(What to do):
Look through the listing below and write out exactly the lines from the line with "localparam int B_PARITY = 7;" to the line with "localparam logic RST_PAR_DIS = 1'b1;", both included, and no others.

(Data provided):
++++++
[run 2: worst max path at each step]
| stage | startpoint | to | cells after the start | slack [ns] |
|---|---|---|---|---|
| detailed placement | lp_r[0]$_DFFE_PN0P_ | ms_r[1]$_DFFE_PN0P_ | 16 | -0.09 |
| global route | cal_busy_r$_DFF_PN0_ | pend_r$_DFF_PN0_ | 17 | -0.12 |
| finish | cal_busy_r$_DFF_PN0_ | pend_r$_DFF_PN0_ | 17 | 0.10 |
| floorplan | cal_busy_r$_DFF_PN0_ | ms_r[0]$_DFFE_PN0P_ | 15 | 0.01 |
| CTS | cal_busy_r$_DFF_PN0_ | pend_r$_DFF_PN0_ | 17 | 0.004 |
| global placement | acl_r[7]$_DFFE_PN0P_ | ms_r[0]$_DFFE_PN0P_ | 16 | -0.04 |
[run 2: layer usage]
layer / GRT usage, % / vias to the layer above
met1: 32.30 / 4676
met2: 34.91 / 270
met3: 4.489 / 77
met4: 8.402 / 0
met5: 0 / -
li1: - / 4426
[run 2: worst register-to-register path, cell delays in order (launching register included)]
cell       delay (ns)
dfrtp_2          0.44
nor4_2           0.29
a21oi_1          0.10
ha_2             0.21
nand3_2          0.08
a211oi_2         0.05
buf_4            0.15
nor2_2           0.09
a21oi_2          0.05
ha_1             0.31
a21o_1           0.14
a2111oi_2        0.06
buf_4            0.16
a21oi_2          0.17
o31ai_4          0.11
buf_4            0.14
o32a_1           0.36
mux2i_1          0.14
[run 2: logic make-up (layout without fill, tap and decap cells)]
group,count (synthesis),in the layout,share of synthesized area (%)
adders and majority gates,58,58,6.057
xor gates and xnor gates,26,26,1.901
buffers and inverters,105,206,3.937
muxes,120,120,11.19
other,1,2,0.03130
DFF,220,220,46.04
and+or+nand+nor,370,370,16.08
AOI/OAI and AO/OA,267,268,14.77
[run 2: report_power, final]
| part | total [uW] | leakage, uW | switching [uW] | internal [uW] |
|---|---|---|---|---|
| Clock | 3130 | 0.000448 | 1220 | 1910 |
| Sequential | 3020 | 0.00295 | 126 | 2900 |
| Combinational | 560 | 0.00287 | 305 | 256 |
==> src/include/pc_seq_cfg.svh <==
// Constants for the program-counter sequencing unit.
// Assumes inclusion by bare name from the design file.
`ifndef PC_SEQ_CFG_SVH
`define PC_SEQ_CFG_SVH

`define PC_W 13
`define PC_LOW_W 8
`define PC_UP_W 5
`define TARGET_W 11
`define STACK_DEPTH 8
`define SP_W 3
`define DADDR_W 9

`define OFF_PC_LOW_BYTE 4'h0
`define OFF_PC_HIGH_LATCH 4'h4
`define OFF_FILE_POINTER 4'h8
`define OFF_BANK_STATUS 4'hc

`define BANK_BIT_POS 7
`define PAGE_LO_POS 3
`define PAGE_HI_POS 4

`define PC_RESET 13'h0000
`define LATCH_RESET 5'h00
`define FP_RESET 8'h00
`define IRQ_VECTOR 13'h0004
`define INDIRECT_PORT_ADDR 7'h00

`define BUS_WAIT_CYCLES 1

`endif

==> src/include/pc_seq_pkg.sv <==
// Types shared by the program-counter sequencing unit.
// Assumes the core presents one decoded operation per executed instruction.
package pc_seq_pkg;

  typedef enum logic [2:0] {
    op_next,
    op_jump,
    op_call,
    op_return,
    op_return_with_literal,
    op_return_from_interrupt,
    op_interrupt,
    op_pc_low_write
  } seq_op_t;

endpackage
$ cat src/shared/sysctl_pkg.sv
package sysctl_pkg;
	// i/o port addresses
	localparam logic [15:0] PORT_CTRL_B = 16'h0061;
	localparam logic [15:0] PORT_RAM_ADDR = 16'h0070;
	localparam logic [15:0] PORT_RAM_DATA = 16'h0071;
	localparam logic [15:0] PORT_ARB = 16'h0090;
	localparam logic [15:0] PORT_CTRL_A = 16'h0092;
	// control port b fields
	localparam int B_PARITY = 7;
	localparam int B_TICK_CLR = 7;
	localparam int B_CHANNEL = 6;
	localparam int B_TIMER2_OUT = 5;
	localparam int B_REFRESH = 4;
	localparam int B_CHK_DIS = 3;
	localparam int B_PAR_DIS = 2;
	localparam int B_SPK_EN = 1;
	localparam int B_T2_GATE = 0;
	// control port a fields
	localparam int A_LIGHT_HI = 7;
	localparam int A_LIGHT_LO = 6;
	localparam int A_WATCHDOG = 4;
	localparam int A_LOCK = 3;
	localparam int A_GATE20 = 1;
	localparam int A_ALT_RESET = 0;
	// other fields
	localparam int ADDR_MASK_BIT = 7;
	localparam int ARB_FREEZE_BIT = 6;
	// reset values
	localparam logic RST_MASK = 1'b1;
	localparam logic RST_PAR_DIS = 1'b1;
	localparam logic RST_CHK_DIS = 1'b0;
	localparam logic [7:0] RST_PW_BYTE = 8'h00;
	localparam logic [7:0] UNMAPPED_READ = 8'hFF;
	// password area in the clock ram
	localparam logic [6:0] PW_BASE = 7'h38;
	localparam int PW_BYTES = 8;
	// alternate reset timing
	localparam int CLK_PERIOD_NS = 4;
	localparam int ALT_DELAY_NS = 6720;
	localparam int ALT_PULSE_MIN_NS = 100;
	localparam int ALT_PULSE_MAX_NS = 125;
	localparam int ALT_TOTAL_NS = 13400;
	localparam int ALT_DELAY_CYC = (ALT_DELAY_NS + CLK_PERIOD_NS - 1)
		/ CLK_PERIOD_NS;
	localparam int ALT_PULSE_CYC = (ALT_PULSE_MIN_NS + CLK_PERIOD_NS - 1)
		/ CLK_PERIOD_NS;
	localparam int ALT_PULSE_MAX_CYC = ALT_PULSE_MAX_NS / CLK_PERIOD_NS;
	localparam int ALT_TOTAL_CYC = ALT_TOTAL_NS / CLK_PERIOD_NS;
	localparam int ALT_CNT_W = 12;
endpackage

$ cat src/shared/misc_link_if.sv
`timescale 1ns/1ps
`default_nettype none
interface misc_link_if;
	logic alt_start;
	logic alt_pulse;
	logic alt_busy;
	logic pw_wr;
	logic [2:0] pw_index;
	logic [7:0] pw_wdata;
	logic [7:0] pw_rdata;
	modport ctrl(output alt_start, input alt_pulse, input alt_busy,
		output pw_wr, output pw_index, output pw_wdata, input pw_rdata);
	modport timer(input alt_start, output alt_pulse, output alt_busy);
	modport store(input pw_wr, input pw_index, input pw_wdata,
		output pw_rdata);
endinterface
`default_nettype wire

$ cat src/alt_reset_timer.sv
`timescale 1ns/1ps
`default_nettype none
module alt_reset_timer
	import sysctl_pkg::*;
(
	input wire logic clk,
	input wire logic rst,
	input wire logic ce,
	misc_link_if.timer link
);
	localparam logic [ALT_CNT_W-1:0] DELAY_END = ALT_CNT_W'(ALT_DELAY_CYC);
	localparam logic [ALT_CNT_W-1:0] PULSE_END =
		ALT_CNT_W'(ALT_DELAY_CYC + ALT_PULSE_CYC);

	logic [ALT_CNT_W-1:0] count_reg;
	logic busy_reg;
	logic pulse_reg;

	// one run: wait the least delay, then a pulse of the least width
	always_ff @(posedge clk or posedge rst) begin
		if (rst) begin
			count_reg <= '0;
			busy_reg <= 1'b0;
			pulse_reg <= 1'b0;
		end else if (ce) begin
			if (!busy_reg) begin
				count_reg <= '0;
				busy_reg <= link.alt_start;
				pulse_reg <= 1'b0;
			end else begin
				count_reg <= count_reg + 1'b1;
				if (count_reg == DELAY_END - 1'b1)
					pulse_reg <= 1'b1;
				if (count_reg == PULSE_END - 1'b1) begin
					pulse_reg <= 1'b0;
					busy_reg <= 1'b0;
				end
			end
		end
	end

	assign link.alt_pulse = pulse_reg;
	assign link.alt_busy = busy_reg;
endmodule
`default_nettype wire

$ cat src/password_store.sv
`timescale 1ns/1ps
`default_nettype none
module password_store
	import sysctl_pkg::*;
#(
	parameter int BYTES = PW_BYTES
)
(
	input wire logic clk,
	input wire logic rst,
	input wire logic ce,
	misc_link_if.store link
);
	logic [7:0] bytes_reg [BYTES];

	// bytes come up as 00 only at power-on; lock gating is upstream
	always_ff @(posedge clk or posedge rst) begin
		if (rst) begin
			for (int i = 0; i < BYTES; i++)
				bytes_reg[i] <= RST_PW_BYTE;
		end else if (ce && link.pw_wr) begin
			bytes_reg[link.pw_index] <= link.pw_wdata;
		end
	end

	assign link.pw_rdata = bytes_reg[link.pw_index];
endmodule
`default_nettype wire

$ cat src/system_control_ports_nmi.sv
`timescale 1ns/1ps
`default_nettype none
module system_control_ports_nmi
	import sysctl_pkg::*;
(
	// clock, enable and resets
	input wire logic clk,
	input wire logic rst,
	input wire logic ce,
	input wire logic sys_reset,
	// host i/o port bus, one strobe cycle per access
	input wire logic [15:0] io_addr,
	input wire logic io_wr,
	input wire logic io_rd,
	input wire logic [7:0] io_wdata,
	output logic [7:0] io_rdata,
	// nmi sources, latched on any ce cycle they are high; parity and channel only while their disable bit is clear
	input wire logic parity_error,
	input wire logic channel_check,
	input wire logic channel_timeout,
	input wire logic watchdog_timeout,
	// board levels and pulses read back or passed through
	input wire logic timer2_out,
	input wire logic refresh_request,
	input wire logic kbc_gate_twenty,
	// nmi and arbitration
	output logic nmi_request,
	output logic arb_freeze,
	// pins driven from the port bits
	output logic timer_tick_request_clear,
	output logic speaker_data_enable,
	output logic timer2_gate,
	output logic disk_light,
	output logic addr_line_twenty_gate,
	output logic cpu_reset_pulse,
	output logic password_locked
);
	misc_link_if link();

	alt_reset_timer u_timer (
		.clk(clk),
		.rst(rst),
		.ce(ce),
		.link(link.timer)
	);

	password_store u_store (
		.clk(clk),
		.rst(rst),
		.ce(ce),
		.link(link.store)
	);

	// port decode for the write strobes; the read path has its own case
	function automatic logic hit(input logic [15:0] a, input logic [15:0] p);
		return a == p;
	endfunction

	// decoded write strobes, one per port
	logic wr_b, wr_a, wr_ram_addr, wr_ram_data, wr_arb;
	// address port: clock ram index and nmi mask
	logic [6:0] ram_index_reg;
	logic mask_reg;
	// port b writable bits
	logic par_dis_reg, chk_dis_reg;
	logic spk_reg, gate_reg;
	// nmi source latches and the refresh toggle
	logic parity_latch_reg, channel_latch_reg;
	logic timeout_latch_reg, watchdog_latch_reg;
	logic refresh_toggle_reg;
	// port a bits
	logic [1:0] light_reg;
	logic lock_reg;
	logic gate20_reg;
	logic alt_bit_reg;
	// combinational helpers
	logic nmi_next;
	logic in_pw_area;

	// decoded writes; each use below also qualifies them with ce, except pw_wr, which the store gates with ce
	assign wr_b = io_wr && hit(io_addr, PORT_CTRL_B);
	assign wr_a = io_wr && hit(io_addr, PORT_CTRL_A);
	assign wr_ram_addr = io_wr && hit(io_addr, PORT_RAM_ADDR);
	assign wr_ram_data = io_wr && hit(io_addr, PORT_RAM_DATA);
	assign wr_arb = io_wr && hit(io_addr, PORT_ARB);
	assign in_pw_area = ram_index_reg >= PW_BASE &&
		ram_index_reg <= PW_BASE + 7'(PW_BYTES - 1);

	// clock ram index and nmi mask share the address port; every
	// index write also rewrites the mask, so software must keep it
	always_ff @(posedge clk or posedge rst) begin
		if (rst) begin
			ram_index_reg <= '0;
			mask_reg <= RST_MASK;
		end else if (ce && wr_ram_addr) begin
			ram_index_reg <= io_wdata[6:0];
			mask_reg <= io_wdata[ADDR_MASK_BIT];
		end
	end

	// port b control bits; parity disable forced at power-on only
	// bit 7 is write-only and handled by the tick clear below
	always_ff @(posedge clk or posedge rst) begin
		if (rst) begin
			par_dis_reg <= RST_PAR_DIS;
			chk_dis_reg <= RST_CHK_DIS;
			spk_reg <= 1'b0;
			gate_reg <= 1'b0;
		end else if (ce && wr_b) begin
			par_dis_reg <= io_wdata[B_PAR_DIS];
			chk_dis_reg <= io_wdata[B_CHK_DIS];
			spk_reg <= io_wdata[B_SPK_EN];
			gate_reg <= io_wdata[B_T2_GATE];
		end
	end

	// timer tick clear is a one-cycle pulse per qualifying write
	always_ff @(posedge clk or posedge rst) begin
		if (rst)
			timer_tick_request_clear <= 1'b0;
		else if (ce)
			timer_tick_request_clear <= wr_b && io_wdata[B_TICK_CLR];
	end

	// check latches: a disable bit holds its latch clear, which is
	// how software drops a latched error; a source that is high
	// during system reset still sets, so no event is lost
	always_ff @(posedge clk or posedge rst) begin
		if (rst) begin
			parity_latch_reg <= 1'b0;
			channel_latch_reg <= 1'b0;
		end else if (ce) begin
			if (par_dis_reg)
				parity_latch_reg <= 1'b0;
			else if (parity_error)
				parity_latch_reg <= 1'b1;
			else if (sys_reset)
				parity_latch_reg <= 1'b0;
			if (chk_dis_reg)
				channel_latch_reg <= 1'b0;
			else if (channel_check)
				channel_latch_reg <= 1'b1;
			else if (sys_reset)
				channel_latch_reg <= 1'b0;
		end
	end

	// timeout latches bypass the mask and hold until system reset
	// software has no way to clear them; only a reset does
	always_ff @(posedge clk or posedge rst) begin
		if (rst) begin
			timeout_latch_reg <= 1'b0;
			watchdog_latch_reg <= 1'b0;
		end else if (ce) begin
			if (channel_timeout)
				timeout_latch_reg <= 1'b1;
			else if (sys_reset)
				timeout_latch_reg <= 1'b0;
			if (watchdog_timeout)
				watchdog_latch_reg <= 1'b1;
			else if (sys_reset)
				watchdog_latch_reg <= 1'b0;
		end
	end

	// request level follows the enabled latches
	assign nmi_next = (!mask_reg && (parity_latch_reg ||
		channel_latch_reg)) || timeout_latch_reg || watchdog_latch_reg;

	// registered so the pin never glitches while latches change
	always_ff @(posedge clk or posedge rst) begin
		if (rst)
			nmi_request <= 1'b0;
		else if (ce)
			nmi_request <= nmi_next && !sys_reset;
	end

	// freeze starts with the nmi; a new nmi wins over a resume write
	// software must resume even after every source has gone away
	always_ff @(posedge clk or posedge rst) begin
		if (rst)
			arb_freeze <= 1'b0;
		else if (ce) begin
			if (sys_reset)
				arb_freeze <= 1'b0;
			else if (nmi_next)
				arb_freeze <= 1'b1;
			else if (wr_arb && !io_wdata[ARB_FREEZE_BIT])
				arb_freeze <= 1'b0;
		end
	end

	// refresh toggle; a request while ce is low is not counted,
	// since the enable freezes every flop of the block
	always_ff @(posedge clk or posedge rst) begin
		if (rst)
			refresh_toggle_reg <= 1'b0;
		else if (ce && refresh_request)
			refresh_toggle_reg <= !refresh_toggle_reg;
	end

	// port a bits; lock survives system reset, only power-on clears it
	always_ff @(posedge clk or posedge rst) begin
		if (rst) begin
			light_reg <= 2'b00;
			lock_reg <= 1'b0;
			gate20_reg <= 1'b0;
		end else if (ce && wr_a) begin
			light_reg <= io_wdata[A_LIGHT_HI:A_LIGHT_LO];
			if (io_wdata[A_LOCK])
				lock_reg <= 1'b1;
			gate20_reg <= io_wdata[A_GATE20];
		end
	end

	// alternate reset bit: kept while the pulse runs so it can be read
	always_ff @(posedge clk or posedge rst) begin
		if (rst)
			alt_bit_reg <= 1'b0;
		else if (ce) begin
			if (sys_reset)
				alt_bit_reg <= 1'b0;
			else if (wr_a)
				alt_bit_reg <= io_wdata[A_ALT_RESET];
		end
	end

	// start only on a rising write; a rewrite of 1 does nothing
	// the timer runs to its end even if the bit is written 0 mid-run
	assign link.alt_start = ce && wr_a && io_wdata[A_ALT_RESET] &&
		!alt_bit_reg && !sys_reset;

	// password bytes reachable only while the lock is open
	// the index wraps into three bits; in_pw_area qualifies it
	assign link.pw_wr = wr_ram_data && in_pw_area && !lock_reg;
	assign link.pw_index = 3'(ram_index_reg - PW_BASE);
	assign link.pw_wdata = io_wdata;

	// registered pin outputs
	// one stage here so every pin comes straight from a flop
	always_ff @(posedge clk or posedge rst) begin
		if (rst) begin
			speaker_data_enable <= 1'b0;
			timer2_gate <= 1'b0;
			disk_light <= 1'b0;
			addr_line_twenty_gate <= 1'b0;
			cpu_reset_pulse <= 1'b0;
			password_locked <= 1'b0;
		end else if (ce) begin
			speaker_data_enable <= spk_reg;
			timer2_gate <= gate_reg;
			disk_light <= |light_reg;
			addr_line_twenty_gate <= gate20_reg || kbc_gate_twenty;
			cpu_reset_pulse <= link.alt_pulse;
			password_locked <= lock_reg;
		end
	end

	// read data, one cycle after the strobe; reserved bits are zero
	// write-only and unmapped ports read all ones, like an idle bus
	always_ff @(posedge clk or posedge rst) begin
		if (rst)
			io_rdata <= 8'h00;
		else if (ce && io_rd) begin
			unique case (io_addr)
				PORT_CTRL_B: io_rdata <= {parity_latch_reg,
					channel_latch_reg, timer2_out,
					refresh_toggle_reg, chk_dis_reg,
					par_dis_reg, spk_reg, gate_reg};
				PORT_CTRL_A: io_rdata <= {light_reg, 1'b0,
					watchdog_latch_reg, lock_reg, 1'b0,
					gate20_reg, alt_bit_reg};
				PORT_RAM_DATA: io_rdata <= (in_pw_area && !lock_reg) ?
					link.pw_rdata : UNMAPPED_READ;
				default: io_rdata <= UNMAPPED_READ;
			endcase
		end
	end
endmodule
`default_nettype wire

$ cat config.mk
export PLATFORM = sky130hd
export DESIGN_NAME = system_control_ports_nmi
export DESIGN_NICKNAME = d
export VERILOG_FILES = /design/src/shared/sysctl_pkg.sv /design/src/shared/misc_link_if.sv /design/src/alt_reset_timer.sv /design/src/password_store.sv /design/src/system_control_ports_nmi.sv
export SDC_FILE = /design/constraint.sdc
export NUM_CORES = 1
export LEC_CHECK = 0
export ABC_AREA = 1
export BUFFER_PORTS_ARGS = -buffer_cell sky130_fd_sc_hd__buf_2
export CORE_ASPECT_RATIO = 2
export CORE_MARGIN = 3
export CORE_UTILIZATION = 30
export DETAILED_ROUTE_END_ITERATION = 10
export PLACE_DENSITY = 0.46
export SYNTH_ARGS = -nofsm -noshare
export SYNTH_HDL_FRONTEND = slang
export SYNTH_SLANG_ARGS = --single-unit
$ cat constraint.sdc
create_clock -name clk -period 3.04 [get_ports clk]
set_clock_uncertainty 0.05 [all_clocks]
set_input_delay 0.152 -clock clk [delete_from_list [all_inputs] [get_ports clk]]
set_output_delay 0.152 -clock clk [all_outputs]
set_load 0.1 [all_outputs]
Word level (Yosys, flattened, before mapping)
Cells that the tools add are included.
Cells by class
  add/subtract/negate cells: 2
  multiplexer cells: 26
  equality and inequality tests: 8
  reduce and logical (&&, ||, !) cells: 48
  bitwise gates (word level): 1
  magnitude comparators: 4
Operators by type and width (number)
  64-bit bitwise mux: 1
  16-bit by 7-bit equality test with 1-bit output (second input constant): 3
  16-bit by 8-bit equality test with 1-bit output (second input constant): 2
  8-bit two-way mux: 4
  8-bit binary-select mux with 3-bit select: 1
  8-bit demux with 3-bit select: 1
  12-bit by 11-bit equality test with 1-bit output (second input constant): 2
  8-bit case mux with 3 select lines: 1
  1-bit logical AND: 23
  1-bit two-way mux: 17
  2-bit AND reduction: 8
  12-bit by 1-bit adder with 12-bit output (second input constant): 1
  12-bit two-way mux: 1
  3-bit nonzero test: 3
  7-bit by 6-bit >= comparator with 1-bit output (second input constant): 1
  7-bit by 6-bit <= comparator with 1-bit output (second input constant): 1
  1-bit zero test: 6
  2-bit nonzero test: 3
  4-bit >= comparator (second input constant): 1
  1-bit logical OR: 4
  4-bit by 1-bit < comparator with 1-bit output (second input constant): 1
  3-bit inverter with 4-bit output: 1
  3-bit inequality test (second input constant): 1
  3-bit by 1-bit subtractor with 3-bit output (second input constant): 1
  2-bit OR reduction: 1
Storage, ports and cells
  output and inout bits: 17
  register bits after elaboration: 117
  logic and storage cells: 125
  bits of input ports: 37

Longest topological paths before layout
  depth in word-level cells: 7
  gate-level depth with buffers: 13
  depth with buffers taken out: 11

By module
Synthesis repeated with hierarchy kept, for this count alone.
Unflattened totals
  cells, all modules: 812
  area total of the unflattened synthesis: 6118.4 µm²
By module, submodules not included
  password_store: area each 3164.3 µm², cells an instance 434, times used 1, sequential area each 1601.5 µm²
  system_control_ports_nmi: area each 2128.3 µm², cells an instance 263, times used 1, sequential area each 978.4 µm²
  alt_reset_timer: area each 825.8 µm², cells an instance 115, times used 1, sequential area each 350.3 µm²

Worst setup path before layout
Ideal clock, no wire load.
  path type: reg-to-reg
  start point: register lock_reg
  end point: register u_store.bytes_reg[57] in the netlist's numbering
  slack: 1.413 ns
  path buffers: 1
  cell stages (with the launch flop): 10
  data arrival time: 1.445 ns
  cell sequence: dfrtp_1 > inv_2 > nand2_1 > nor2_4 > nand2_2 > nor2_8 > nand3_4 > buf_6 > nand2_1 > o21ai_2
On the way
  longest elaborated chain between the ends: 3
RTL lines
  start, declared: line system_control_ports_nmi.sv:73  | logic lock_reg;
  start signal, assigned: line system_control_ports_nmi.sv:206  | lock_reg <= 1'b0;
  start signal, assigned: line system_control_ports_nmi.sv:211  | lock_reg <= 1'b1;
  1-bit zero test: line system_control_ports_nmi.sv:235  | assign link.pw_wr = wr_ram_data && in_pw_area && !lock_reg;
  1-bit logical AND: line system_control_ports_nmi.sv:235
  1-bit logical AND: line password_store.sv:21  | end else if (ce && link.pw_wr) begin
  end signal, assigned by index: line password_store.sv:22  | bytes_reg[link.pw_index] <= link.pw_wdata;
  end, declared: line password_store.sv:14  | logic [7:0] bytes_reg [BYTES];
No other way between the ends.
A chain may end at the register's enable or synchronous reset.

Worst setup path in the final report
  start point: register ram_index_reg[1]
  end point: register io_rdata[5]
On the way
  longest elaborated chain between the ends: 7
RTL lines
  start, declared: line system_control_ports_nmi.sv:62  | logic [6:0] ram_index_reg;
  start signal, assigned: line system_control_ports_nmi.sv:96  | ram_index_reg <= io_wdata[6:0];
  3-bit by 1-bit subtractor with 3-bit output: line system_control_ports_nmi.sv:236  | assign link.pw_index = 3'(ram_index_reg - PW_BASE);
  3-bit inverter with 4-bit output (implied by the code): line password_store.sv:26  | assign link.pw_rdata = bytes_reg[link.pw_index];
  8-bit binary-select mux with 3-bit select: line password_store.sv:26
  8-bit two-way mux (implied by the code) (2 in a row): line password_store.sv:26
  8-bit two-way mux (*): line system_control_ports_nmi.sv:273  | PORT_RAM_DATA: io_rdata <= (in_pw_area && !lock_reg) ?
  8-bit case mux with 3 select lines (*): line system_control_ports_nmi.sv:265  | unique case (io_addr)
  end signal, assigned: line system_control_ports_nmi.sv:266  | PORT_CTRL_B: io_rdata <= {parity_latch_reg,
  end signal, assigned: line system_control_ports_nmi.sv:270  | PORT_CTRL_A: io_rdata <= {light_reg, 1'b0,
  end signal, assigned: line system_control_ports_nmi.sv:273
  end, declared: line system_control_ports_nmi.sv:16  | output logic [7:0] io_rdata,
Every way passes the cells marked *; elsewhere a longest branch is shown, timed or not. The select of a mux whose other input is x is not followed.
++++++
(Exercise result):
	localparam int B_PARITY = 7;
	localparam int B_TICK_CLR = 7;
	localparam int B_CHANNEL = 6;
	localparam int B_TIMER2_OUT = 5;
	localparam int B_REFRESH = 4;
	localparam int B_CHK_DIS = 3;
	localparam int B_PAR_DIS = 2;
	localparam int B_SPK_EN = 1;
	localparam int B_T2_GATE = 0;
	// control port a fields
	localparam int A_LIGHT_HI = 7;
	localparam int A_LIGHT_LO = 6;
	localparam int A_WATCHDOG = 4;
	localparam int A_LOCK = 3;
	localparam int A_GATE20 = 1;
	localparam int A_ALT_RESET = 0;
	// other fields
	localparam int ADDR_MASK_BIT = 7;
	localparam int ARB_FREEZE_BIT = 6;
	// reset values
	localparam logic RST_MASK = 1'b1;
	localparam logic RST_PAR_DIS = 1'b1;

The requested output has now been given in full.